ワーキングペーパー

ワーキングペーパーNo. 328 2014-10-24

薬局等でのセルフメディケーションの現状と課題について
-自己採血検査を中心にー

 

  • 政府の成長戦略の下、セルフメディケーションの推進にむけた動きが加速している。そのひとつが自己採血検査である。
  • 今回、薬局等で自己採血検査を体験してみたが、あちこちに血液が付着してしまい(あくまで筆者の例)、安全性対策がやや不十分ではないかと思われた。また、それほど簡便でも手軽でもなかったが、今後拡大する可能性はある。
  • 薬剤師や薬局が増加しており、さらには薬局との提携を進めているコンビニが新たな市場を必要としているからである。

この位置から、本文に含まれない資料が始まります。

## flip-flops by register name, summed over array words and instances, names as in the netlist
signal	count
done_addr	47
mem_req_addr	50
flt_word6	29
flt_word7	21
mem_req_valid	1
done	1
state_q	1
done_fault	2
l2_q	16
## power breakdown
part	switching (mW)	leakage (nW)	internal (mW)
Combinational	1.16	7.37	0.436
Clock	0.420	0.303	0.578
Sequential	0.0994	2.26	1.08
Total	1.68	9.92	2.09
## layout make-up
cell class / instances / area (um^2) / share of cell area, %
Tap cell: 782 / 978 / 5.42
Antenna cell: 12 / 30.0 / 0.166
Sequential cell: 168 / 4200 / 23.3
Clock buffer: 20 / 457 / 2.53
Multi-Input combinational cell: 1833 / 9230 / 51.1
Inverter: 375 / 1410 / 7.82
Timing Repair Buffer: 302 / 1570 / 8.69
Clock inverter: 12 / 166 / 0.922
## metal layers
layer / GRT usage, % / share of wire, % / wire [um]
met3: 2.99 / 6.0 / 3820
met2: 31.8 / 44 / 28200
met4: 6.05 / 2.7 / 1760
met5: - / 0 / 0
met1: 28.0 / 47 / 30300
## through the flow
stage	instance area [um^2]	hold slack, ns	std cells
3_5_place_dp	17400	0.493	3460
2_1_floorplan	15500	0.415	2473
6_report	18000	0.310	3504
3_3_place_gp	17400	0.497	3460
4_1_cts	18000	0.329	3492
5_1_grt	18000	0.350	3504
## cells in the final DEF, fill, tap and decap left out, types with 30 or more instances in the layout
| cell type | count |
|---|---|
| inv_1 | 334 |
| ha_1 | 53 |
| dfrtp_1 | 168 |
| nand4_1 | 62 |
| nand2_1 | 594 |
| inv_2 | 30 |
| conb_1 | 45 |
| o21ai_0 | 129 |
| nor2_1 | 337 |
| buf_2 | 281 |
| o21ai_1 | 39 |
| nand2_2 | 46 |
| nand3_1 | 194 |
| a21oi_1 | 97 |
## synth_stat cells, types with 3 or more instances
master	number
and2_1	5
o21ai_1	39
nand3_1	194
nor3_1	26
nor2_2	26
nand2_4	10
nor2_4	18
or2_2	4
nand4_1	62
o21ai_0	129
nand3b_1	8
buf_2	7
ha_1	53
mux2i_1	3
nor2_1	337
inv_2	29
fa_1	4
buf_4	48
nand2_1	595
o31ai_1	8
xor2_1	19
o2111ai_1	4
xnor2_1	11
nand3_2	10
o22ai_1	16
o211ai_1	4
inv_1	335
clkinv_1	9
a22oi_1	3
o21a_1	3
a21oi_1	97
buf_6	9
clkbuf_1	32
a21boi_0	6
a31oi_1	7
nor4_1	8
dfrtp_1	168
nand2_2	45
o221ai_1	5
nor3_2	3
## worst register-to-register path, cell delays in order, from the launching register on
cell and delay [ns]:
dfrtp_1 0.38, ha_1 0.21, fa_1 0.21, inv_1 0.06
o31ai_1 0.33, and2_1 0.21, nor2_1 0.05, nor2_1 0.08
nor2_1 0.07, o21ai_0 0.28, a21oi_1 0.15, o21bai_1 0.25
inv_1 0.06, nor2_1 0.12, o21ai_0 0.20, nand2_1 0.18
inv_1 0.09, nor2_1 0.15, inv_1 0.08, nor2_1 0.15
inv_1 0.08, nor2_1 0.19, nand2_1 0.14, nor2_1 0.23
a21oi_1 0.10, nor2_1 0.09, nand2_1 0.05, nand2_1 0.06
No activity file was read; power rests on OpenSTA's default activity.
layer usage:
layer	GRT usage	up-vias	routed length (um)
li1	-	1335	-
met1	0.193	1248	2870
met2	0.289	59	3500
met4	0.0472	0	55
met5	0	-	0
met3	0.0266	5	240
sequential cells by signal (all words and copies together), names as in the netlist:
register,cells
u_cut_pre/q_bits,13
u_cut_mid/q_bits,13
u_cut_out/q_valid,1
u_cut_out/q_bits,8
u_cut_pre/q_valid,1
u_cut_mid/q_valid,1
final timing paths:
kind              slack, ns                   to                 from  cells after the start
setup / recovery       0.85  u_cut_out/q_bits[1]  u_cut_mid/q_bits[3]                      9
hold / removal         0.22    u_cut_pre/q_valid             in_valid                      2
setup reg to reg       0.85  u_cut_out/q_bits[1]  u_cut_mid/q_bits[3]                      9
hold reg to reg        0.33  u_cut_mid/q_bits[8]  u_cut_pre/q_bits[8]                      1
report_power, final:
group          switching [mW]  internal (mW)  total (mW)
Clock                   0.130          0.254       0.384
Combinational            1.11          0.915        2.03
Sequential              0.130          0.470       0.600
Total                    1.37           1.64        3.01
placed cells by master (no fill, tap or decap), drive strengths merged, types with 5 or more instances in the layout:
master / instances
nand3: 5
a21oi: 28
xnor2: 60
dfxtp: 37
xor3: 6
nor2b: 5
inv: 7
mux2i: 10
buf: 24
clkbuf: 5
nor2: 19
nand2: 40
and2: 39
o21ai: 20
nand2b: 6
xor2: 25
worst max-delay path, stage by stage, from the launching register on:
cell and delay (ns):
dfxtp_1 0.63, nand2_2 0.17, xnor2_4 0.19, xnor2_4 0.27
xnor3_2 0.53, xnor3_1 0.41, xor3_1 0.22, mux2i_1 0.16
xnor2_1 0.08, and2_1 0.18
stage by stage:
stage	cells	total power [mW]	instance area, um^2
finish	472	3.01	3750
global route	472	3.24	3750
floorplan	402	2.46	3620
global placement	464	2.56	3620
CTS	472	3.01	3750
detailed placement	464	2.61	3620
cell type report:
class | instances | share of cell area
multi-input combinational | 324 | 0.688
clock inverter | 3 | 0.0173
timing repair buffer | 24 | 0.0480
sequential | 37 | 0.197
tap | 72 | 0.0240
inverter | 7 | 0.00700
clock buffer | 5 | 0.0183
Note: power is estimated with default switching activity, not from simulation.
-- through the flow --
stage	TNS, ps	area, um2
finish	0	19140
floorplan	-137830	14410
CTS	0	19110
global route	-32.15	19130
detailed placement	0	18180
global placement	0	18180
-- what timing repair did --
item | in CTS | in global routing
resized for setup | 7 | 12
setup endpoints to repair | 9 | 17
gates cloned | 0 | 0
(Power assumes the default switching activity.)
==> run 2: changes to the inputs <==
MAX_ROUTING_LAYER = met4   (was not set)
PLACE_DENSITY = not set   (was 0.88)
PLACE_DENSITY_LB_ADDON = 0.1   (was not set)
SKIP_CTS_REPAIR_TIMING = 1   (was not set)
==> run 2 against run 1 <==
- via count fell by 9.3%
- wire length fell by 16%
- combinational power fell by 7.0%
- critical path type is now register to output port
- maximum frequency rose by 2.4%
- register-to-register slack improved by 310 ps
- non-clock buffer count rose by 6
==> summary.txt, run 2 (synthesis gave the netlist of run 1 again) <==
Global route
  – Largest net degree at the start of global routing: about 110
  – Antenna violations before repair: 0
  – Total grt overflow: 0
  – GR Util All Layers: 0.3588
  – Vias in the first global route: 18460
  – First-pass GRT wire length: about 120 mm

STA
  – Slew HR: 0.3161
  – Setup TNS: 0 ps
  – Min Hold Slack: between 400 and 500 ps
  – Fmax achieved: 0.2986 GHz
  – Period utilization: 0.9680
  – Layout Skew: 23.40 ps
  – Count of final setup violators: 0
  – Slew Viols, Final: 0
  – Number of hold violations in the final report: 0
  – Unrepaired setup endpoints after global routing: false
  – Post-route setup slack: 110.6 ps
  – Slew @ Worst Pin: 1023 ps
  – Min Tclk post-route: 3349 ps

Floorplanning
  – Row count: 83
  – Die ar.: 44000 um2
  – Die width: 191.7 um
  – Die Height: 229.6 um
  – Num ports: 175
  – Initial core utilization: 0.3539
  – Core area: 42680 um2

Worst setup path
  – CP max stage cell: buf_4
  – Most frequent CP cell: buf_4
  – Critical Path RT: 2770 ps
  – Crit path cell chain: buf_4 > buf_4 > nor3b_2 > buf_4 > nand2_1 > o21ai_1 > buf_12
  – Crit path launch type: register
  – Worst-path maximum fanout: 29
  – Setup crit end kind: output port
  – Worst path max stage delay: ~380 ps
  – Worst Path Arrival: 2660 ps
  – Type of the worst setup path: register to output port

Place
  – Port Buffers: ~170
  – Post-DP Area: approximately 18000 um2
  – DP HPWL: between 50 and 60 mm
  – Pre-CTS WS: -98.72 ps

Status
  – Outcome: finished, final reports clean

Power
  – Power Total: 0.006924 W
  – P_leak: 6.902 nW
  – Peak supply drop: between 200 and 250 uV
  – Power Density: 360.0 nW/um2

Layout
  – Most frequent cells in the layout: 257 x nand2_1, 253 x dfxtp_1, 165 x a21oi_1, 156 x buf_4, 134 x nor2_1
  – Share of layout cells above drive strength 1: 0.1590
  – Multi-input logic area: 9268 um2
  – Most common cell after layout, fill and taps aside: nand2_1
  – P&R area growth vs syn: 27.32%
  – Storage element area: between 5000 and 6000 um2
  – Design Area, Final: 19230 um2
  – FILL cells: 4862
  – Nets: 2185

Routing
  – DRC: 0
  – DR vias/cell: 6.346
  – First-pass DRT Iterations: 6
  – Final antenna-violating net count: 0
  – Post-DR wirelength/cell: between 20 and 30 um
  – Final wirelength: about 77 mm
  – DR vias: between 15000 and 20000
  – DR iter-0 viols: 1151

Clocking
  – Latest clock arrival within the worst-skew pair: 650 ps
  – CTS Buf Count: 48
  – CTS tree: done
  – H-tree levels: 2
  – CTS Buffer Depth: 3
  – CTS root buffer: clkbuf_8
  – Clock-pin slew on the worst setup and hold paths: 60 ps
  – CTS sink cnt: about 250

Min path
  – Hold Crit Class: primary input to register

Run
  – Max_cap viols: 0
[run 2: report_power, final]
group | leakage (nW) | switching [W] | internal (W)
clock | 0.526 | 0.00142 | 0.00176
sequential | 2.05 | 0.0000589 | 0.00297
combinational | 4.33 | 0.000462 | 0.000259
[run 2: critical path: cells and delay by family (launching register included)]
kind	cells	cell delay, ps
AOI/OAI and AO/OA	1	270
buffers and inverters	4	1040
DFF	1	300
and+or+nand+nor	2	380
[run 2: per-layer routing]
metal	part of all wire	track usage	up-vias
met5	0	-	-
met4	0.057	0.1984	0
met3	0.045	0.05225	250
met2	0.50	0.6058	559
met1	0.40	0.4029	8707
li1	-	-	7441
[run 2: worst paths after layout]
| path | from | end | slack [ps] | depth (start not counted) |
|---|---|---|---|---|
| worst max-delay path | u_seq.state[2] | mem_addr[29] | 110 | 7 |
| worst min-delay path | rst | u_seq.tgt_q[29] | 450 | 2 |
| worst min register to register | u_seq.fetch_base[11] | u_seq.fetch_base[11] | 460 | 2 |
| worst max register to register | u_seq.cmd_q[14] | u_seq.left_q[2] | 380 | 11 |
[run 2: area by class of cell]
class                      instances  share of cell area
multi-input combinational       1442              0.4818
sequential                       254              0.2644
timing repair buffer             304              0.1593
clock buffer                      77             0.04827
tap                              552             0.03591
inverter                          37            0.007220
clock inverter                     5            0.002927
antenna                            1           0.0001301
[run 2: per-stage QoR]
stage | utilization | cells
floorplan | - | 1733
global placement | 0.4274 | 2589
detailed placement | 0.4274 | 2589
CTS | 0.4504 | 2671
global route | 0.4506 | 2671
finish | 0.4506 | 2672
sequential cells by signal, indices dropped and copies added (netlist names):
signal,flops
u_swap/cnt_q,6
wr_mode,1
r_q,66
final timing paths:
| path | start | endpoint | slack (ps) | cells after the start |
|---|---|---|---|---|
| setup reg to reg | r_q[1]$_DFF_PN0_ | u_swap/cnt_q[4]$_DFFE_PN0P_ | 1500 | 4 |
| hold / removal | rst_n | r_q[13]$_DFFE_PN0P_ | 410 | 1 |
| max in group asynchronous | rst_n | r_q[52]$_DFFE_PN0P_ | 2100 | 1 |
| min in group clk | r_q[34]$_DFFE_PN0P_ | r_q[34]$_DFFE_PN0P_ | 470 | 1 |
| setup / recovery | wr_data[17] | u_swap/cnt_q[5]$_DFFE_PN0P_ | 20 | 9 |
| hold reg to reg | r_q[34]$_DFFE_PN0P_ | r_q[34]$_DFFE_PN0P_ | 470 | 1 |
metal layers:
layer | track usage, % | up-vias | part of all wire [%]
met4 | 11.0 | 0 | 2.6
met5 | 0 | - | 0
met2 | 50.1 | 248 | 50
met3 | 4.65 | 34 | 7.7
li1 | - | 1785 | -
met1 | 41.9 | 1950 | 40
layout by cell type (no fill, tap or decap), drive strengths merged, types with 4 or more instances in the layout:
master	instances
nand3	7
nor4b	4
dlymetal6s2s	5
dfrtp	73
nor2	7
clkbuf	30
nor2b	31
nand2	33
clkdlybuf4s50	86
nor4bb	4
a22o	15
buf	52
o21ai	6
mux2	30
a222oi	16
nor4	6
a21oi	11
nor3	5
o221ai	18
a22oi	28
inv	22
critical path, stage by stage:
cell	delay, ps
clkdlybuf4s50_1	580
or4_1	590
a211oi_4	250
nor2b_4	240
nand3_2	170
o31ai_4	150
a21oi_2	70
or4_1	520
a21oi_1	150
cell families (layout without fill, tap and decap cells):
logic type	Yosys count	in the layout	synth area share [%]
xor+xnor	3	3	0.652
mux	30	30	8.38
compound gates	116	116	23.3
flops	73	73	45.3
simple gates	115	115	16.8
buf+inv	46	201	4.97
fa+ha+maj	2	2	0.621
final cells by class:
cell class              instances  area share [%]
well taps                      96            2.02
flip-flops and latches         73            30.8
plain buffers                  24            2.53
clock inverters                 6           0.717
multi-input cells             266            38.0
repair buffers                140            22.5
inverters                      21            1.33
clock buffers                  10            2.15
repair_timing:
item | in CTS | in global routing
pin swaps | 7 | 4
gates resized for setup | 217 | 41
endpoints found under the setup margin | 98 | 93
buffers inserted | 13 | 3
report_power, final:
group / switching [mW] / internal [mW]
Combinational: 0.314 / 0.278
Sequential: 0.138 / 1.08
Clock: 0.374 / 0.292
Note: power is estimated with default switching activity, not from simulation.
### src/rtl/ccdseq_pkg.sv
package ccdseq_pkg;

    localparam int SEQ_CNT_W  = 24;
    localparam int SEQ_HALF_W = 8;

    typedef enum logic [2:0] {
        S_IDLE,
        S_INTEG,
        S_VPH1,
        S_VPH2,
        S_HSET,
        S_HSHIFT,
        S_DONE
    } seq_state_t;

    typedef struct packed {
        logic [SEQ_CNT_W-1:0]  t_int;
        logic [SEQ_CNT_W-1:0]  t_vw;
        logic [SEQ_CNT_W-1:0]  t_hs;
        logic [SEQ_HALF_W-1:0] t_half;
    } seq_cfg_t;

    localparam seq_cfg_t SEQ_CFG_MIN = '{
        t_int:  SEQ_CNT_W'(1),
        t_vw:   SEQ_CNT_W'(1),
        t_hs:   SEQ_CNT_W'(1),
        t_half: SEQ_HALF_W'(1)
    };

    // zero durations become one cycle
    function automatic seq_cfg_t clamp_cfg(seq_cfg_t c);
        seq_cfg_t r;
        r.t_int  = (c.t_int  == '0) ? SEQ_CNT_W'(1)  : c.t_int;
        r.t_vw   = (c.t_vw   == '0) ? SEQ_CNT_W'(1)  : c.t_vw;
        r.t_hs   = (c.t_hs   == '0) ? SEQ_CNT_W'(1)  : c.t_hs;
        r.t_half = (c.t_half == '0) ? SEQ_HALF_W'(1) : c.t_half;
        return r;
    endfunction

endpackage
### src/rtl/smi_ctl_reg.sv
// Module: control byte storage and the BIOS-release pulse generator.
// Assumes the release pulse is registered, one cycle after the write edge.
module smi_ctl_reg #(
    parameter int DATA_W   = 8,
    parameter int RLS_BIT  = 1
) (
    input  logic              clk,
    input  logic              rst_n,
    input  logic              wr_ctl,
    input  logic [DATA_W-1:0] wdata,
    output logic [DATA_W-1:0] ctl_q,
    output logic              bios_rls
);
    // Store the control byte as written.
    always_ff @(posedge clk) begin
        if (!rst_n)      ctl_q <= '0;
        else if (wr_ctl) ctl_q <= wdata;
    end

    // Emit a single-cycle release pulse on a write with the release bit.
    always_ff @(posedge clk) begin
        if (!rst_n) bios_rls <= 1'b0;
        else        bios_rls <= wr_ctl & wdata[RLS_BIT];
    end
endmodule

### src/rtl/smi_gate.sv
// Module: SMI gating with re-entry lock and handler-running flag.
// Assumes gating uses register values from before the current edge and
// that a raise in the same cycle as an acknowledge leaves the flag set.
module smi_gate (
    input  logic clk,
    input  logic rst_n,
    input  logic trig,
    input  logic smi_en,
    input  logic lock,
    input  logic ack,
    output logic smi_req,
    output logic active
);
    logic fire;

    // Decide whether a trigger may raise an SMI this cycle.
    always_comb begin
        fire = trig & smi_en & (~lock | ~active);
    end

    // Track whether a handler is running.
    always_ff @(posedge clk) begin
        if (!rst_n)    active <= 1'b0;
        else if (fire) active <= 1'b1;
        else if (ack)  active <= 1'b0;
    end

    // Register the request so it is a clean one-cycle pulse.
    always_ff @(posedge clk) begin
        if (!rst_n) smi_req <= 1'b0;
        else        smi_req <= fire;
    end
endmodule

### src/rtl/smi_ctl_lock.sv
// Module: top of the SMI controller; decodes the byte bus, holds the
// command byte and builds the readback. Reads are combinational.
module smi_ctl_lock
    import smi_pkg::*;
(
    input  logic              clk,
    input  logic              rst_n,
    input  logic              bus_wr,
    input  logic [ADDR_W-1:0] bus_addr,
    input  logic [DATA_W-1:0] bus_wdata,
    output logic [DATA_W-1:0] bus_rdata,
    input  logic              grel_pulse,
    input  logic              apm_cmd_stb,
    output logic              smi_req,
    output logic              bios_rls
);
    localparam int PAD_W = DATA_W - EVT_BITS;

    logic                wr_sts, wr_en, wr_ctl, wr_ack, wr_cmd;
    logic [EVT_BITS-1:0] sts_q, en_q;
    logic [DATA_W-1:0]   ctl_q, cmd_q;
    logic                evt_trig, act_q;
    rd_sel_e             rd_sel;

    // Decode write strobes per register offset.
    always_comb begin
        wr_sts = bus_wr && (bus_addr == OFS_STS_LO);
        wr_en  = bus_wr && (bus_addr == OFS_EN_LO);
        wr_ctl = bus_wr && (bus_addr == OFS_CTL);
        wr_ack = bus_wr && (bus_addr == OFS_ACK) && bus_wdata[ACK_BIT];
        wr_cmd = bus_wr && (bus_addr == OFS_CMD);
    end

    smi_evt_regs #(
        .EVT_BITS (EVT_BITS),
        .GREL_BIT (EVT_GREL),
        .CMD_BIT  (EVT_CMD)
    ) u_evt (
        .clk      (clk),
        .rst_n    (rst_n),
        .wr_sts   (wr_sts),
        .wr_en    (wr_en),
        .wdata    (bus_wdata[EVT_BITS-1:0]),
        .set_cmd  (wr_cmd),
        .set_grel (grel_pulse),
        .sts_q    (sts_q),
        .en_q     (en_q),
        .evt_trig (evt_trig)
    );

    smi_ctl_reg #(
        .DATA_W  (DATA_W),
        .RLS_BIT (CTL_BIOS_RLS)
    ) u_ctl (
        .clk      (clk),
        .rst_n    (rst_n),
        .wr_ctl   (wr_ctl),
        .wdata    (bus_wdata),
        .ctl_q    (ctl_q),
        .bios_rls (bios_rls)
    );

    smi_gate u_gate (
        .clk     (clk),
        .rst_n   (rst_n),
        .trig    (evt_trig | apm_cmd_stb),
        .smi_en  (ctl_q[CTL_SMI_EN]),
        .lock    (ctl_q[CTL_LOCK]),
        .ack     (wr_ack),
        .smi_req (smi_req),
        .active  (act_q)
    );

    // Hold the last byte written to the command register.
    always_ff @(posedge clk) begin
        if (!rst_n)      cmd_q <= '0;
        else if (wr_cmd) cmd_q <= bus_wdata;
    end

    // Select which register the read offset points at.
    always_comb begin
        unique case (bus_addr)
            OFS_STS_LO: rd_sel = SEL_STS;
            OFS_EN_LO:  rd_sel = SEL_EN;
            OFS_CTL:    rd_sel = SEL_CTL;
            OFS_CMD:    rd_sel = SEL_CMD;
            default:    rd_sel = SEL_NONE;
        endcase
    end

    // Build read data; control shows the running flag in its enable slot.
    always_comb begin
        bus_rdata = '0;
        case (rd_sel)
            SEL_STS: bus_rdata = {{PAD_W{1'b0}}, sts_q};
            SEL_EN:  bus_rdata = {{PAD_W{1'b0}}, en_q};
            SEL_CTL: begin
                bus_rdata             = ctl_q;
                bus_rdata[CTL_SMI_EN] = act_q;
                bus_rdata[CTL_LOCK]   = ctl_q[CTL_LOCK];
            end
            SEL_CMD: bus_rdata = cmd_q;
            default: bus_rdata = '0;
        endcase
    end
endmodule

### config.mk
export PLATFORM = sky130hd
export DESIGN_NAME = smi_ctl_lock
export DESIGN_NICKNAME = d
export VERILOG_FILES = /design/src/rtl/smi_pkg.sv /design/src/rtl/smi_evt_regs.sv /design/src/rtl/smi_ctl_reg.sv /design/src/rtl/smi_gate.sv /design/src/rtl/smi_ctl_lock.sv
export SDC_FILE = /design/constraint.sdc
export NUM_CORES = 1
export LEC_CHECK = 0
export BUFFER_PORTS_ARGS = -buffer_cell sky130_fd_sc_hd__buf_2
export CAP_MARGIN = 5
export CORE_ASPECT_RATIO = 0.75
export CORE_MARGIN = 5
export CORE_UTILIZATION = 53
export DETAILED_ROUTE_END_ITERATION = 8
export GPL_TIMING_DRIVEN = 0
export PLACE_DENSITY = 0.78
export SETUP_SLACK_MARGIN = 0.1
export SLEW_MARGIN = 10
export SYNTH_ARGS = -nofsm -noshare
export SYNTH_HDL_FRONTEND = slang
export SYNTH_SLANG_ARGS = --single-unit
export TNS_END_PERCENT = 5
### constraint.sdc
create_clock -name clk -period 2.1 [get_ports clk]
set_input_delay 0.21 -clock clk [delete_from_list [all_inputs] [get_ports clk]]
set_output_delay 0.21 -clock clk [all_outputs]
set_load 0.01 [all_outputs]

たとえ、自己採血検査で採算がとれなくても、薬局等は貴重な個人情報を含む顧客データを手にすることができる。
  • しかし、セルフメディケーション以前に、「日本再興戦略」にも明記されているように、まずは健診受診率の向上に注力すべきである。
  • 現在の自己採血検査についても安全性確保対策を強化すべきだ。まず、検体測定室のガイドラインを順守しているかどうかを監視する仕組みを求めたい。
  • 検体測定室に該当せず野放しになっているものもある。検体測定を行わない薬局等での自己採血や、通販の検査キットであり、この中には遺伝子検査ビジネスもある。これらは、その場で検体を測定しないため規制がない。しかし、血液については病原性ウィルス等への感染のおそれもあり、検体採取自体が危険を伴う。利用者の安全を守るため、検体採取について、きめ細かいルールが必要である。
  • 現在は、「自己」採血であるが、国家戦略特区で、薬剤師等が穿刺以外の行為を行えるようにしてほしいという要望が出ている。この後には、薬剤師等が穿刺も行えるようにという要望も出るかもしれない。また薬剤師が親切心から薬学的知見を越えた、医学的判断も加えたアドバイスを行うかもしれないし、他の職種もそういったサービスを行うようになるかもしれない。
  • セルフメディケーションはいまだその定義も確立しておらず、国民のコンセンサスも得られていない。その中で、セルフメディケーションを推進することは医療をビジネスに変質させるおそれもある。どこまでがセルフメディケーションなのか、どこからが診療なのか、早急な再定義が求められる。今のままでは、診療行為がなし崩し的に周辺業務に流出していく懸念がある。